→ PROBLEM REQUIREMENTS
Among the lines below, take the one holding "typedef enum logic", the one holding "### src/rtl/dbg_led_channel.sv", and all lines between them. Set them down exactly.

[[ DATASET EXCERPTS, beginning ]]

### config.mk
export PLATFORM = sky130hd
export DESIGN_NAME = dbg_activity_led
export DESIGN_NICKNAME = d
export VERILOG_FILES = /design/src/rtl/dbg_led_pkg.sv /design/src/rtl/dbg_led_channel.sv /design/src/rtl/dbg_activity_led.sv
export SDC_FILE = /design/constraint.sdc
export NUM_CORES = 1
export LEC_CHECK = 0
export ABC_AREA = 0
export BUFFER_PORTS_ARGS = -buffer_cell sky130_fd_sc_hd__buf_2
export CAP_MARGIN = 20
export CORE_ASPECT_RATIO = 1.25
export CORE_UTILIZATION = 56
export CTS_BUF_LIST = sky130_fd_sc_hd__clkbuf_8
export DETAILED_ROUTE_END_ITERATION = 7
export GPL_TIMING_DRIVEN = 0
export PLACE_DENSITY_LB_ADDON = 0.15
export SLEW_MARGIN = 20
export SYNTH_ARGS = -nofsm -noshare
export SYNTH_HDL_FRONTEND = slang
export SYNTH_SLANG_ARGS = --single-unit
### constraint.sdc
create_clock -name clk_i -period 2.2 [get_ports clk_i]
set_input_delay 0.44 -clock clk_i [delete_from_list [all_inputs] [get_ports clk_i]]
set_output_delay 0.44 -clock clk_i [all_outputs]
set_load 0.02 [all_outputs]
### src/rtl/dbg_led_pkg.sv
// Shared types and constants for the debug activity LED block.
package dbg_led_pkg;

  localparam int unsigned EVT_CNT_W = 16;

  typedef enum logic [1:0] {
    MODE_PASS    = 2'd0,
    MODE_STRETCH = 2'd1,
    MODE_TOGGLE  = 2'd2,
    MODE_DIM     = 2'd3
  } led_mode_e;

  // Modes that drive the LED from the stretch counter.
  function automatic logic mode_uses_stretch(led_mode_e mode);
    return (mode == MODE_STRETCH) || (mode == MODE_DIM);
  endfunction

endpackage

### src/rtl/dbg_led_channel.sv
// One debug LED channel: input synchroniser, rising-edge activity detect, mode-dependent LED
// drive (pass/stretch/toggle/dim) and a saturating event counter.
module dbg_led_channel
  import dbg_led_pkg::*;
#(
  parameter int unsigned STRETCH_CYCLES = 8,
  parameter int unsigned CNT_W          = $clog2(STRETCH_CYCLES + 1),
  parameter bit          INV            = 1'b0
) (
  input  logic                 clk_i,
  input  logic                 rst_ni,
  input  logic                 sig_i,
  input  logic [1:0]           mode_i,
  input  logic                 clear_i,
  input  logic                 pwm_lt_duty_i,
  output logic                 led_o,
  output logic                 event_o,
  output logic [EVT_CNT_W-1:0] event_cnt_o
);

  localparam logic [CNT_W-1:0] Reload = CNT_W'(STRETCH_CYCLES - 1);

  logic                 sync1_q, sync2_q;
  logic                 s, s_q;
  logic                 ev;
  logic                 mode_chg;
  led_mode_e            mode_d, mode_q;
  logic [CNT_W-1:0]     cnt_d, cnt_q;
  logic                 tgl_d, tgl_q;
  logic                 led_d, led_q;
  logic                 evt_q;
  logic [EVT_CNT_W-1:0] evt_cnt_d, evt_cnt_q;

  assign s        = sync2_q ^ INV;
  assign ev       = s & ~s_q;
  assign mode_d   = led_mode_e'(mode_i);
  assign mode_chg = (mode_d != mode_q);

  always_comb begin
    cnt_d = cnt_q;
    tgl_d = tgl_q;
    led_d = 1'b0;

    unique case (mode_q)
      MODE_PASS: led_d = s;
      MODE_STRETCH, MODE_DIM: begin
        if (ev) begin
          cnt_d = Reload;
        end else if (cnt_q != '0) begin
          cnt_d = cnt_q - 1'b1;
        end
        if (ev || (cnt_q != '0)) begin
          led_d = 1'b1;
        end else begin
          led_d = (mode_q == MODE_DIM) & pwm_lt_duty_i;
        end
      end
      MODE_TOGGLE: tgl_d = tgl_q ^ ev;
    endcase

    // A mode switch restarts the channel state; the new mode takes over next cycle.
    if (mode_chg) begin
      cnt_d = '0;
      tgl_d = 1'b0;
    end

    if (mode_q == MODE_TOGGLE) begin
      led_d = tgl_d;
    end
  end

  always_comb begin
    evt_cnt_d = evt_cnt_q;
    if (clear_i) begin
      evt_cnt_d = '0;
    end else if (ev && (evt_cnt_q != '1)) begin
      evt_cnt_d = evt_cnt_q + 1'b1;
    end
  end

  // Synchroniser resets to the inactive level so inverted channels see no edge on release.
  always_ff @(posedge clk_i or negedge rst_ni) begin
    if (!rst_ni) begin
      sync1_q   <= INV;
      sync2_q   <= INV;
      s_q       <= 1'b0;
      mode_q    <= MODE_PASS;
      cnt_q     <= '0;
      tgl_q     <= 1'b0;
      led_q     <= 1'b0;
      evt_q     <= 1'b0;
      evt_cnt_q <= '0;
    end else begin
      sync1_q   <= sig_i;
      sync2_q   <= sync1_q;
      s_q       <= s;
      mode_q    <= mode_d;
      cnt_q     <= cnt_d;
      tgl_q     <= tgl_d;
      led_q     <= led_d;
      evt_q     <= ev;
      evt_cnt_q <= evt_cnt_d;
    end
  end

  assign led_o       = led_q;
  assign event_o     = evt_q;
  assign event_cnt_o = evt_cnt_q;

  // Stretch counter is only meaningful in stretch-based modes.
  logic unused_stretch_chk;
  assign unused_stretch_chk = mode_uses_stretch(mode_q) & 1'b0;

endmodule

[[ DATASET EXCERPTS, end ]]

→ EXERCISE RESULT
  typedef enum logic [1:0] {
    MODE_PASS    = 2'd0,
    MODE_STRETCH = 2'd1,
    MODE_TOGGLE  = 2'd2,
    MODE_DIM     = 2'd3
  } led_mode_e;

  // Modes that drive the LED from the stretch counter.
  function automatic logic mode_uses_stretch(led_mode_e mode);
    return (mode == MODE_STRETCH) || (mode == MODE_DIM);
  endfunction

endpackage

### src/rtl/dbg_led_channel.sv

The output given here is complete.